Field of the Invention
The present invention relates to an integrated interface to test and debug failing memory on an Integrated circuit.
Background of the Invention
The increasing complexity on chip is inducing more defects in a System on Chip (SoC) design, which is causing an increase in the testing requirements on the chip.
The yield of SOC is directly linked to the memories on the SOC as there are around 60-70 % of the memories on the chip. Thus the memory yield is directly converted to the chip yield. A robust design and a very well controlled process can reduce the defect level in the memory, but unfortunately in the newer technologies as the gate lengths shrink the defect level goes beyond the control of process and the design as well.

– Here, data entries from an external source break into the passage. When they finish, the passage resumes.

===== config.mk =====
export PLATFORM = sky130hd
export DESIGN_NAME = midi_parser
export DESIGN_NICKNAME = d
export VERILOG_FILES = /design/src/rtl/midi_parser.sv
export SDC_FILE = /design/constraint.sdc
export NUM_CORES = 1
export LEC_CHECK = 0
export ABC_AREA = 1
export CORE_UTILIZATION = 47
export DETAILED_ROUTE_END_ITERATION = 8
export HOLD_SLACK_MARGIN = 0.1
export PLACE_DENSITY = 0.73
export SYNTH_ARGS = -nofsm -noshare
export SYNTH_HDL_FRONTEND = slang
export SYNTH_SLANG_ARGS = --single-unit

===== constraint.sdc =====
create_clock -name clk -period 4.9 [get_ports clk]
set_input_delay 1.225 -clock clk [delete_from_list [all_inputs] [get_ports clk]]
set_output_delay 1.225 -clock clk [all_outputs]
set_load 0.1 [all_outputs]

Typically the interfaces which have' being used to test the memory in the current methodologies, add a lot on the input of the memory as well as they don't penetrate much inside the memory hierarchy to increase the observability.
However, the conventional memory interface circuits are additional overheads to the memory. They add some extra timing overhead as well. Further, as these interfaces are not embedded inside the memory, it adds on to the cost of plugging it with the memory and add on to the difficulty of measuring the timing defects between the system flip flops. It is therefore very difficult to predict that whether the fault is in the memory or is it at the interface.
US Patent No. 6,044,481 illustrates a conventional interface for testing memories. The interface comprises a plurality of programmable input pins and output pins besides a logic interfacing means for connecting external signals to the plurality of programmable input and output pins. The external signals are processed by the logic interfacing means and then communicated to a plurality of memory connection pins that couple up to the memory device. The logic component means is capable of being configured in
accordance with one or more memory testing methodologies including a serial built-in-self-test (BIST), a parallel built-in-self-test (BIST), a parallel test, a serial test, and a scan test. The configuring is performed by selectively interconnecting selected ones of the plurality of input pins and output pins to the external signals that drive the logic interface means in a test mode that operates in one or more memory testing methodologies or a mission mode. The invention disclosed by the aforementioned patent does not take into account area constraints for a typical System on Chip design.
Further, the conventional interfaces, which are being used to test the memory in the current methodologies, add a lot on the input of the memory and they do not penetrate much inside the memory hierarchy to increase the observability. The memory interfaces, which have been proposed and are being used lack the following properties.
In case of multiple memory structure in a chip, it may add on to the complexity by adding multiple test interface structure.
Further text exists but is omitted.